I would be in such turmoil thinking about this excruciating bandage change
that I would have to have the next morning.
I would lie awake at night.
I would be, you know, sweating thinking about this pain that I was going
to have to endure the next day.
And I got really lucky in hospital that, you know,
I had an amazing medical team and one of the nurses, you know,
came into my room one day.
She said, look, we've got to watch a TED Talk.
I want you to watch this TED Talk by this guy called Dan Ariely.
I think he's a psychologist but he's also a burn survivor.
So we watched this TED Talk and learned a little bit about his, you know,
he did some studies on pain.
Basically what I got out of it is that if you start with the most painful
area first and you progress through the dressing to the areas
that are less painful, it's going to make your experience or your perception
of that dressing change, of that bandage change, feel less painful.

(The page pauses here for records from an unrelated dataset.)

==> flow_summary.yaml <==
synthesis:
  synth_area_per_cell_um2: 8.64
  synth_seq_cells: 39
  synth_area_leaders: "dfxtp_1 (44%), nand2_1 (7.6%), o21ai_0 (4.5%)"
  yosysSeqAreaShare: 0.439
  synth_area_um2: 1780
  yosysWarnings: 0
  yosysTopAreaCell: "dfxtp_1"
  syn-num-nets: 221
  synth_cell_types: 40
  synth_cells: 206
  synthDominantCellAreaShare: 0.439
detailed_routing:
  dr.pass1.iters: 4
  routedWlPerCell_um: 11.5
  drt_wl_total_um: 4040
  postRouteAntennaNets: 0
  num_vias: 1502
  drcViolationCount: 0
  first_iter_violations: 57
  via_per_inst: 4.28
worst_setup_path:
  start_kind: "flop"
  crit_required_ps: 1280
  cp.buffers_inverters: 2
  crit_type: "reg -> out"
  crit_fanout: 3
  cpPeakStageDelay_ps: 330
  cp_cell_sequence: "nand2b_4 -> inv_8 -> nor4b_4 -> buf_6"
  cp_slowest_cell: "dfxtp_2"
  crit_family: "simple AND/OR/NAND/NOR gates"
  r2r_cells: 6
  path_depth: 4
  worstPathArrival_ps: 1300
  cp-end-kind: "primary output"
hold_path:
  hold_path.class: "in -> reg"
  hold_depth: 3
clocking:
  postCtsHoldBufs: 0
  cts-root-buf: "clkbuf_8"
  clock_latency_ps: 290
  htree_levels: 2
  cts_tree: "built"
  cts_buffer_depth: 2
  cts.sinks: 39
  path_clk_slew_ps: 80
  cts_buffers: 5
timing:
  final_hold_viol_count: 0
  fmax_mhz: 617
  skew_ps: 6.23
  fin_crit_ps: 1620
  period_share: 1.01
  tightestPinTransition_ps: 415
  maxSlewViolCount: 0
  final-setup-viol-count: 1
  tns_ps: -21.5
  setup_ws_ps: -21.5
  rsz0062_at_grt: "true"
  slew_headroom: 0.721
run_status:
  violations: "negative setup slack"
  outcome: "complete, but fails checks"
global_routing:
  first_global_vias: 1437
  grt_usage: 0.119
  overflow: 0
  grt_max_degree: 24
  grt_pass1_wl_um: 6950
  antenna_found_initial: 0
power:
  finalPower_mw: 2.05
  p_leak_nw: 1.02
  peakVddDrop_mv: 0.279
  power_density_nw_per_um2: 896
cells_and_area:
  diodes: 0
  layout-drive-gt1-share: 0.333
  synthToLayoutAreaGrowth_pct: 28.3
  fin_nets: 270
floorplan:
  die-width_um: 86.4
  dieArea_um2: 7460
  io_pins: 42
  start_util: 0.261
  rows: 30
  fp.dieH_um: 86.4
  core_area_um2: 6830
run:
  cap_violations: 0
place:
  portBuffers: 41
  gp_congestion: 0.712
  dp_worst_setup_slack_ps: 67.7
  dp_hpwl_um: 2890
`src/rtl/alarm_ctrl.sv`:
```
// Alarm clock controller: alarm-time editing, arm/watch, ring with auto-stop and limited snooze.
// All outputs come straight from flops or from a decode of the state register.
module alarm_ctrl #(
  parameter int unsigned RING_SECS   = 60,
  parameter int unsigned SNOOZE_SECS = 300,
  parameter int unsigned MAX_SNOOZE  = 3
) (
  input  logic       clk,
  input  logic       rst,
  input  logic       tick_1hz,
  input  logic       btn_set,
  input  logic       btn_inc,
  input  logic       btn_snooze,
  input  logic       arm,
  input  logic [4:0] cur_hour,
  input  logic [5:0] cur_min,
  input  logic [5:0] cur_sec,
  output logic [4:0] alm_hour,
  output logic [5:0] alm_min,
  output logic [1:0] edit_sel,
  output logic       blink,
  output logic       ringing,
  output logic       led
);

  typedef enum logic [2:0] {
    StIdle, StEditMin, StEditHour, StWatch, StRing, StSnooze
  } state_e;

  localparam logic [8:0] RingLast = 9'(RING_SECS - 1);
  localparam logic [8:0] SnzLast  = 9'(SNOOZE_SECS - 1);
  localparam logic [2:0] SnzMax   = 3'(MAX_SNOOZE);

  state_e     state_q, state_d;
  logic [8:0] sec_q, sec_d;
  logic [2:0] snz_q, snz_d;
  logic [4:0] hour_q, hour_d;
  logic [5:0] min_q, min_d;
  logic       blink_q, blink_d;
  logic       led_q, led_d;
  logic       match;
  logic       in_edit_next;

  // Only the tick of second zero can trigger, so a given alarm time fires once per day.
  assign match = tick_1hz && (cur_hour == hour_q) && (cur_min == min_q) && (cur_sec == 6'd0);

  always_comb begin
    state_d = state_q;
    snz_d   = snz_q;
    hour_d  = hour_q;
    min_d   = min_q;
    unique case (state_q)
      StIdle: begin
        if (btn_set)  state_d = StEditMin;
        else if (arm) state_d = StWatch;
      end
      StEditMin: begin
        if (btn_set)      state_d = StEditHour;
        else if (btn_inc) min_d = (min_q == 6'd59) ? 6'd0 : min_q + 6'd1;
      end
      StEditHour: begin
        if (btn_set)      state_d = StIdle;
        else if (btn_inc) hour_d = (hour_q == 5'd23) ? 5'd0 : hour_q + 5'd1;
      end
      StWatch: begin
        if (!arm)         state_d = StIdle;
        else if (btn_set) state_d = StEditMin;
        else if (match) begin
          state_d = StRing;
          snz_d   = 3'd0;
        end
      end
      StRing: begin
        if (!arm)         state_d = StIdle;
        else if (btn_set) state_d = StWatch;
        else if (btn_snooze && (snz_q < SnzMax)) begin
          state_d = StSnooze;
          snz_d   = snz_q + 3'd1;
        end else if (tick_1hz && (sec_q == RingLast)) state_d = StWatch;
      end
      StSnooze: begin
        if (!arm)                                 state_d = StIdle;
        else if (btn_set)                         state_d = StWatch;
        else if (tick_1hz && (sec_q == SnzLast)) state_d = StRing;
      end
      default: state_d = StIdle;
    endcase

    // Counter restarts on every state change; it simply runs in states that ignore it.
    if (state_d != state_q) sec_d = 9'd0;
    else                    sec_d = tick_1hz ? sec_q + 9'd1 : sec_q;

    in_edit_next = (state_d == StEditMin) || (state_d == StEditHour);
    blink_d = 1'b0;
    if (in_edit_next && (state_d == state_q)) blink_d = blink_q ^ tick_1hz;

    led_d = 1'b0;
    if (state_d == StRing) led_d = (state_q != StRing) ? 1'b1 : (led_q ^ tick_1hz);
  end

  always_ff @(posedge clk or posedge rst) begin
    if (rst) begin
      state_q <= StIdle;
      sec_q   <= 9'd0;
      snz_q   <= 3'd0;
      hour_q  <= 5'd0;
      min_q   <= 6'd0;
      blink_q <= 1'b0;
      led_q   <= 1'b0;
    end else begin
      state_q <= state_d;
      sec_q   <= sec_d;
      snz_q   <= snz_d;
      hour_q  <= hour_d;
      min_q   <= min_d;
      blink_q <= blink_d;
      led_q   <= led_d;
    end
  end

  assign alm_hour = hour_q;
  assign alm_min  = min_q;
  assign blink    = blink_q;
  assign led      = led_q;
  assign ringing  = (state_q == StRing);
  assign edit_sel = (state_q == StEditMin)  ? 2'b01 :
                    (state_q == StEditHour) ? 2'b10 : 2'b00;

endmodule

```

So what I decided to do was I volunteered to be the first burns patient
to get their bandages changed and it was I think that was part of, you know,
developing that was a start of me developing that little bit of discipline,
you know, eating the frog, doing the worst first.
I asked the nurses to start, you know, be the first patient
to get their dressings changed.
And then I also asked the nurses to start with the most painful areas
of my body first as well because then for me, like I learnt in that TED Talk
and probably like I'd learnt throughout my life, you know,
when the worst is done or when you've got the hardest stuff out of the way,
the rest of your day in comparison feels a little bit easier
or a little bit lighter.
It's interesting.
You started structuring your thinking process at that point.

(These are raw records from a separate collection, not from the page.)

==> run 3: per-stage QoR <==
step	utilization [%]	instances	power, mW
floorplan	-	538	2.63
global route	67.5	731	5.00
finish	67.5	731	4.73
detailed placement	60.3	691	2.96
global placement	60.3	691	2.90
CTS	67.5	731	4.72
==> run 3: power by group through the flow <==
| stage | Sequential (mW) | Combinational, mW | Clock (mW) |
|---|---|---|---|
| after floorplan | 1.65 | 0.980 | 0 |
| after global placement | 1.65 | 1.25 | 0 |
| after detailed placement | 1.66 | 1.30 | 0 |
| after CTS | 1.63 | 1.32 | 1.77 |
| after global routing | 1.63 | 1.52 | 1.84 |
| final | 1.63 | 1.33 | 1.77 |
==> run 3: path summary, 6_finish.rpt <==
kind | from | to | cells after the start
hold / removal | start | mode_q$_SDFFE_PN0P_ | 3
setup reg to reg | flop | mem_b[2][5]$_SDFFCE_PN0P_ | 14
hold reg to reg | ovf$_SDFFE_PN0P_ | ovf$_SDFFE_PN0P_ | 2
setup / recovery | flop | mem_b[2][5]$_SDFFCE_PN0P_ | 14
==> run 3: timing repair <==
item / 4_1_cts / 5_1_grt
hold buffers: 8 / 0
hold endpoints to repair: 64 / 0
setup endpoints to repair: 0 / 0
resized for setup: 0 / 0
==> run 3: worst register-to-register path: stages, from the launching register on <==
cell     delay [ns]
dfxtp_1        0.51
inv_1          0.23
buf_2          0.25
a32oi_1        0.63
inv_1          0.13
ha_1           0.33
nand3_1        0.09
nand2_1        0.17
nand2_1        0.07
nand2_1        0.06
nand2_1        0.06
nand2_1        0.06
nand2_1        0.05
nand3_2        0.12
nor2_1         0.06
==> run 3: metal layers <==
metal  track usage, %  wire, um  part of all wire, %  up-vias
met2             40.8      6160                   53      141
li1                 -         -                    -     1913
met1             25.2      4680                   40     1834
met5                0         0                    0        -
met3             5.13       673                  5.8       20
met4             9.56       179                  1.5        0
==> config.mk <==
export PLATFORM = sky130hd
export DESIGN_NAME = stream_rgb888_unpacker
export DESIGN_NICKNAME = d
export VERILOG_FILES = /design/src/rtl/stream_rgb888_unpacker.sv
export SDC_FILE = /design/constraint.sdc
export NUM_CORES = 1
export LEC_CHECK = 0
export BUFFER_PORTS_ARGS = -buffer_cell sky130_fd_sc_hd__buf_2
export CELL_PAD_IN_SITES_DETAIL_PLACEMENT = 0
export CELL_PAD_IN_SITES_GLOBAL_PLACEMENT = 1
export CORE_MARGIN = 2
export CORE_UTILIZATION = 39
export CTS_BUF_LIST = sky130_fd_sc_hd__clkbuf_4
export DETAILED_ROUTE_END_ITERATION = 6
export PLACE_DENSITY_LB_ADDON = 0.1
export SLEW_MARGIN = 20
export SYNTH_ARGS = -nofsm -noshare
export SYNTH_HDL_FRONTEND = slang
export SYNTH_SLANG_ARGS = --single-unit
==> constraint.sdc <==
create_clock -name clk -period 2.2 [get_ports clk]
set_clock_uncertainty 0.05 [all_clocks]
set_input_delay 0.44 -clock clk [delete_from_list [all_inputs] [get_ports clk]]
set_output_delay 0.44 -clock clk [all_outputs]
set_load 0.03 [all_outputs]
==> src/rtl/stream_rgb888_unpacker.sv <==
// Packed RGB888 word stream to one-pixel-per-beat stream.
// Three 32-bit words carry four 24-bit pixels; line/frame marks attached.
module stream_rgb888_unpacker #(
  parameter int LINE_PIXELS = 480
) (
  input  logic        clk,
  input  logic        rst_n,
  input  logic [31:0] in_data,
  input  logic        in_valid,
  input  logic        in_sop,
  input  logic        in_eop,
  output logic        in_ready,
  output logic [23:0] out_pixel,
  output logic        out_valid,
  output logic        out_sof,
  output logic        out_eof,
  output logic        out_sol,
  output logic        out_eol,
  input  logic        out_ready,
  output logic        err_align
);

  localparam int CW = (LINE_PIXELS > 2) ? $clog2(LINE_PIXELS) : 1;
  localparam logic [CW-1:0] LAST = CW'(LINE_PIXELS - 1);

  typedef enum logic [1:0] {PH0, PH1, PH2, PH3} ph_e;

  ph_e           ph_q, ph_d;
  logic [23:0]   res_q, res_d;
  logic [CW-1:0] cnt_q, cnt_d;
  logic          eofp_q, eofp_d;
  logic [23:0]   pix_q, pix_d;
  logic          vld_q, vld_d;
  logic          sof_q, sof_d;
  logic          eof_q, eof_d;
  logic          sol_q, sol_d;
  logic          eol_q, eol_d;
  logic          err_q, err_d;

  logic          ld;
  logic          acc;
  logic          resync;
  ph_e           eph;
  logic          new_px;
  logic          sof_n;
  logic          eof_n;
  logic [23:0]   pix_n;
  logic [CW-1:0] pc;

  always_ff @(posedge clk or negedge rst_n) begin
    if (!rst_n) begin
      ph_q   <= PH0;
      res_q  <= '0;
      cnt_q  <= '0;
      eofp_q <= 1'b0;
      pix_q  <= '0;
      vld_q  <= 1'b0;
      sof_q  <= 1'b0;
      eof_q  <= 1'b0;
      sol_q  <= 1'b0;
      eol_q  <= 1'b0;
      err_q  <= 1'b0;
    end else begin
      ph_q   <= ph_d;
      res_q  <= res_d;
      cnt_q  <= cnt_d;
      eofp_q <= eofp_d;
      pix_q  <= pix_d;
      vld_q  <= vld_d;
      sof_q  <= sof_d;
      eof_q  <= eof_d;
      sol_q  <= sol_d;
      eol_q  <= eol_d;
      err_q  <= err_d;
    end
  end

  // A sop arriving mid-group restarts the group with this word as w0.
  always_comb begin
    ph_d   = ph_q;
    res_d  = res_q;
    cnt_d  = cnt_q;
    eofp_d = eofp_q;
    pix_d  = pix_q;
    vld_d  = vld_q;
    sof_d  = sof_q;
    eof_d  = eof_q;
    sol_d  = sol_q;
    eol_d  = eol_q;
    err_d  = 1'b0;
    new_px = 1'b0;
    sof_n  = 1'b0;
    eof_n  = 1'b0;
    pix_n  = '0;
    pc     = '0;
    resync = in_sop && ((ph_q == PH1) || (ph_q == PH2));
    eph    = resync ? PH0 : ph_q;

    if (ld) begin
      vld_d = 1'b0;
      sof_d = 1'b0;
      eof_d = 1'b0;
      sol_d = 1'b0;
      eol_d = 1'b0;
    end

    if ((ph_q == PH3) && ld) begin
      new_px = 1'b1;
      pix_n  = res_q;
      eof_n  = eofp_q;
      eofp_d = 1'b0;
      ph_d   = PH0;
    end else if (acc) begin
      new_px = 1'b1;
      err_d  = resync ||
               (in_eop && ((eph == PH0) || (eph == PH1)));
      unique case (eph)
        PH0: begin
          pix_n = in_data[23:0];
          res_d = {16'h0, in_data[31:24]};
          sof_n = in_sop;
          eof_n = in_eop;
          ph_d  = in_eop ? PH0 : PH1;
        end
        PH1: begin
          pix_n = {in_data[15:0], res_q[7:0]};
          res_d = {8'h0, in_data[31:16]};
          eof_n = in_eop;
          ph_d  = in_eop ? PH0 : PH2;
        end
        PH2: begin
          pix_n  = {in_data[7:0], res_q[15:0]};
          res_d  = in_data[31:8];
          eofp_d = in_eop;
          ph_d   = PH3;
        end
        default: ;
      endcase
    end

    if (new_px) begin
      pc    = sof_n ? '0 : cnt_q;
      cnt_d = (pc == LAST) ? '0 : pc + 1'b1;
      pix_d = pix_n;
      vld_d = 1'b1;
      sof_d = sof_n;
      eof_d = eof_n;
      sol_d = (pc == '0);
      eol_d = (pc == LAST);
    end
  end

  always_comb begin
    ld       = !vld_q || out_ready;
    in_ready = (ph_q != PH3) && ld;
    acc      = in_valid && in_ready;
  end

  assign out_pixel = pix_q;
  assign out_valid = vld_q;
  assign out_sof   = sof_q;
  assign out_eof   = eof_q;
  assign out_sol   = sol_q;
  assign out_eol   = eol_q;
  assign err_align = err_q;

endmodule

# After elaboration in Yosys (flattened, before gate mapping)
# Cells that the tools add are included.
# totals
ff_bits	66
in_bits	38
output_inout_bits	31
wordCells	72
# classes
n_addsub	1
n_eq_ne	7
muxes	31
bitwise_logic	1
reduce_logical	21
# ops
op	count
24-bit case mux with 3 select lines	2
24-bit 2-to-1 mux	2
1-bit 2-to-1 mux	20
9-bit 2-to-1 mux	2
9-bit by 1-bit adder with 9-bit output (second input constant)	1
9-bit equality test (second input constant)	1
9-bit zero test	1
2-bit 2-to-1 mux	4
2-bit equality test (second input constant)	3
2-bit case mux with 3 select lines	1
2-bit nonzero test	3
1-bit logical AND	5
2-bit by 1-bit equality test with 1-bit output (second input constant)	2
1-bit logical OR	4
2-bit AND reduction	2
4-bit nonzero test	1
3-bit AND reduction	1
3-bit nonzero test	1
2-bit zero test	1
2-bit != test (second input constant)	1
2-bit OR reduction	1
1-bit zero test	1
1-bit NOT	1

# Depth between registers and ports, before layout
# depth
word_depth	11
depth_mapped	11
ltp_nobuf	9

# Worst setup path before layout
# No wires, ideal clock.
# synth_path
path_type	register to register
startpoint	register ph_q[0]
endpoint	register pix_q[14], in the netlist out_pixel[14]
arrival_ns	2.009
required_time_ns	2.019
path_slack_ns	0.009
stages_incl_launch_ff	11
path_buffers	3
synth_period_minus_slack_ns	2.191
cell_sequence	dfrtp_1 > ha_1 > nand2_1 > nand2_1 > ha_1 > clkbuf_1 > and3_4 > buf_6 > buf_6 > a222oi_1 > nand2_1
# synth_via
elab_chain_len	8
elab_cells_between_ends	18
classes_between	6 x eq/ne; 6 x mux; 6 x reduce/logical
# synth_rtl
element	line	source
from (decl)	28	ph_e ph_q, ph_d;
from (signal assigned)	64	ph_q <= ph_d;
2-bit by 1-bit equality test with 1-bit output / 2-bit equality test (equally long branches)	96	resync = in_sop && ((ph_q == PH1) || (ph_q == PH2));
1-bit logical OR	96	
1-bit logical AND	96	
2-bit 2-to-1 mux	97	eph = resync ? PH0 : ph_q;
2-bit equality test (tied with other cells)	117	unique case (eph)
24-bit case mux with 3 select lines	117	
24-bit 2-to-1 mux	113	end else if (acc) begin
24-bit 2-to-1 mux	107	if ((ph_q == PH3) && ld) begin
to (signal assigned)	68	pix_q <= pix_d;
to (decl)	32	logic [23:0] pix_q, pix_d;
# Several ways; a longest one is shown, not always the timed one.
# A chain may end at the register's enable or synchronous reset.

# Worst setup path in the final report
# layout_path
startpoint	register ph_q[0]
endpoint	register cnt_q[6]
# layout_via
elab_chain_len	11
elab_cells_between_ends	20
classes_between	1 x add/sub; 5 x eq/ne; 8 x mux; 6 x reduce/logical
# layout_rtl
element	line	source
2-bit by 1-bit equality test with 1-bit output / 2-bit equality test (equally long branches)	96	
1-bit logical OR	96	
1-bit logical AND	96	
2-bit 2-to-1 mux	97	
2-bit zero test	117	
1-bit 2-to-1 mux	117	
1-bit 2-to-1 mux	113	
1-bit 2-to-1 mux	107	
9-bit 2-to-1 mux	142	pc = sof_n ? '0 : cnt_q;
9-bit by 1-bit adder with 9-bit output / 9-bit equality test (equally long branches)	143	cnt_d = (pc == LAST) ? '0 : pc + 1'b1;
9-bit 2-to-1 mux	143	
to (signal assigned)	66	cnt_q <= cnt_d;
to (decl)	30	logic [CW-1:0] cnt_q, cnt_d;
# Several ways; a longest one is shown, not always the timed one.

==> run metrics <==
register area share after synthesis=48.62%; worst-path cell chain=ha_4 -> nand2_4 -> nand2_4 -> ha_2 -> and2_4 -> and3_4 -> or4_1 -> o211ai_1; Yosys cell types=44; failing checks=DRC; Reg clk slew, reported paths=110 ps; first-pass GRT wire length=16,540 um; share of the synthesized area in the top cell type=48.62%; Tmin final=2083 ps; largest area contributor in the netlist=dfrtp_1; H-tree Lvls=3; Worst Path Arrival=2370 ps; Pwr Density=1254 mW/mm^2; Die Y=97.33 um; Post-Syn Area=0.003397 mm^2; final period utilization=94.69%; outcome=finished with violations; Syn Area/Cell=9.384 um^2; Hold Fails Final Rpt=0; Final GP Congestion=0.8007; Slowest Stage Delay on Critical Path=470 ps; Cell Area, Placed=0.003946 mm^2; Clock Latency Late Sink=420 ps; Num CTS Buffers=9; crit path buf inv count=0; Slew Limit Headroom=58.42%; Starting Density=39.53%; ys async rst share=100.0%; final-stage net count=479; Antenna Nets Post-Route=0; largest net degree at the start of global routing=67; CTS tree=done; setup_tns=0 ps; Top delay family on crit path=simple AND/OR/NAND/NOR gates; Reg2Reg Setup Slack=120 ps; Port Buffers=68; CP Capture Type=flop; fillers=841; crit path launch type=flop; kind of critical path=flop to flop; max-cap violation count=0; cell mode on critical path=nand2_4; initial antenna violation count=0; cell with the most instances after synthesis=dfrtp_1; Initial DRT Pass Iterations=7; drt wl/cell=19.08 um; total track usage=22.19%; Worst EP required=2480 ps; WHS Endpoint=out_pixel[8]; HPWL Detailed=7009 um; Overflow after GRT=0; Max Clock Freq=480.0 MHz; Synth top cells by count=dfrtp_1, nand2_1, o21ai_0; actual slew at the worst max-slew pin=623.7 ps; Worst IR Drop VDD=0.4840 mV; finished layout cell area=0.004239 mm^2; Main synth FF type=dfrtp_1; area of the multi-input gates=0.001700 mm^2; Critical-path top delay cell=or4_1; P_leak=0.001977 uW; DRC viols=6; Via density=5.861; RR Startpoint=ph_q[0]; most area-consuming cells after synthesis=dfrtp_1, nand2_1, a22oi_1; worst-case clock buffer depth=2; Post CTS Setup Buffer Count=0; Layout area overhead=24.79%; worst hold stages=3; Post-synth EDFFs=0; Iteration-0 DRC Markers=222; Synth Instances=362; reg2reg path depth=8; Hold Crit Class=input port to flop; IO Pins=69; Root Buffer=clkbuf_4; Die W=97.33 um; synth warn=0; Clock Sinks=66; die area=0.009473 mm^2; final WL=10,460 um; number of global-route vias before repair=3,189; Yosys reg bits=66; core area=0.008593 mm^2; HP Start=in_data[0]; diodes inserted=0; Layout Utilization=49.33%; # rows=34; via count=3,212; ratio of cells with drive above 1 in the final layout=29.77%; final setup fails=0; Syn Nets=404; FF+latch area=0.001652 mm^2; max-slew violation count=0; R2R Path End=cnt_q[6]; CP max FO=4
## stage by stage
stage | power, uW | instances | worst slack (ps) | hold slack (ps)
2_1_floorplan | 3515 | 362 | 9.156 | 94.41
5_1_grt | 5676 | 548 | -0.2300 | 197.7
3_3_place_gp | 4311 | 532 | -68.54 | 406.0
4_1_cts | 5162 | 547 | 1.641 | 189.9
3_5_place_dp | 4352 | 532 | -170.2 | 408.8
6_report | 5316 | 548 | 116.9 | 214.5
## how the worst max path moves through the flow
stage	startpoint	to	slack, ps	cells past startpoint
after floorplan	ph_q[0]	out_pixel[14]	9	10
final	ph_q[0]	cnt_q[6]	120	8
after global routing	ph_q[0]	out_pixel[15]	-0.2	10
after CTS	ph_q[0]	cnt_q[6]	2	8
after global placement	ph_q[0]	out_pixel[2]	-70	9
after detailed placement	ph_q[0]	out_pixel[0]	-170	9
## cells by family (layout without fill, tap and decap cells)
kind of cell    count (synthesis)  count (layout)  synth area share [%]
flops                          66              66                 48.62
mux                             4               4                 1.179
compound gates                129             129                 26.78
buf+inv                        42             119                 5.782
fa+ha+maj                       4               4                 1.473
simple gates                  117             118                 16.17
## cells in the final DEF, fill, tap and decap left out, types with 2 or more instances in the layout
| cell | synthesis | layout |
|---|---|---|
| nand2b_1 | 2 | 2 |
| dfrtp_1 | 66 | 66 |
| nand2_1 | 58 | 55 |
| and3_1 | 4 | 2 |
| nand2_4 | 0 | 3 |
| buf_6 | 4 | 2 |
| buf_2 | 6 | 68 |
| a21boi_0 | 2 | 2 |
| a222oi_1 | 16 | 16 |
| inv_1 | 10 | 10 |
| a21o_1 | 9 | 9 |
| nor2b_1 | 3 | 3 |
| nand4_1 | 11 | 11 |
| nor2_1 | 22 | 21 |
| mux2i_1 | 4 | 4 |
| clkinv_1 | 1 | 3 |
| a22oi_1 | 24 | 20 |
| nand3_1 | 5 | 5 |
| a22oi_2 | 0 | 4 |
| or3_1 | 2 | 2 |
| buf_12 | 0 | 3 |
| o21ai_0 | 28 | 24 |
| buf_4 | 0 | 19 |
| o21ai_1 | 0 | 2 |
| o211ai_1 | 2 | 2 |
| a211oi_2 | 1 | 5 |
| clkbuf_4 | 0 | 10 |
| and3_4 | 1 | 4 |
| a211oi_1 | 8 | 4 |
| o21ai_2 | 0 | 2 |
| ha_4 | 0 | 2 |
| a31oi_1 | 3 | 3 |
| o22ai_1 | 8 | 8 |
| a21oi_1 | 15 | 13 |
| a21oi_4 | 0 | 2 |
| a22o_1 | 9 | 9 |
## metal layers
metal,track usage (%),wire [um]
met4,10.47,267
met1,28.96,4515
met5,0,0
met2,36.06,5146
met3,3.813,525
## layout make-up
class / count / share of cell area [%]
multi-input combinational: 255 / 40.11
timing repair buffer: 94 / 13.93
clock buffer: 10 / 1.771
inverter: 11 / 0.9740
clock inverter: 4 / 1.063
tap: 108 / 3.188
sequential: 66 / 38.96
## where the power goes
part	total (uW)	switching, uW	internal (uW)
Combinational	2580	1600	978
Clock	786	445	340
Sequential	1950	319	1630
Total	5320	2370	2950
## sequential cells by signal, indices dropped and copies added, names as in the netlist, 2 cells and up
signal / cells
res_q: 24
cnt_q: 9
out_pixel: 24
ph_q: 2
## what timing repair did
action / CTS / global route
endpoints found under the setup margin: 18 / 33
hold buffers: 1 / 0
endpoints found under the hold margin: 57 / 0
resized for setup: 7 / 31
gates cloned: 0 / 1
pin swaps: 0 / 6
## worst reg2reg max path: stages (launching register included)
cell and delay, ps:
dfrtp_1 430, ha_4 260, nand2_4 90, nand2_4 80, ha_2 190, and2_4 150, and3_4 190, or4_1 470
o211ai_1 100
(Power assumes the default switching activity.)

You know, not too dissimilar to what you do in year 12.
It's about structured thinking which is very much an engineer's process
but, you know, like perhaps all that period of study and work
and also you developing your own brain allows you to sort
of build better understanding of perception because pain's about perception
and, you know, it's your brain telling you something
that you perceive it perceives.
And it sounds like that you were sort of not manipulating
but sort of train your own brain around what you wanted it to do.
Well, if you think about your perception of pain
and anticipating the pain, that makes it so much worse, right?
So if I was lying in bed the night before the bandage change was going to be done
and I was already stressed about it and then in the morning,
when I could hear the nurses in the hallway, you know,
pushing their little trolleys, that would make me even more anxious about it.
And then when I would hear, you know, a burns patient next door screaming
about their bandage change, you know, my heart would already be racing
and there was no one in the room.
There was no nurses in the room.
No one was trying to change my bandages.
But I was already in this state of being worked up and anxious and stressed
and worrying about all of this pain that I was about to endure.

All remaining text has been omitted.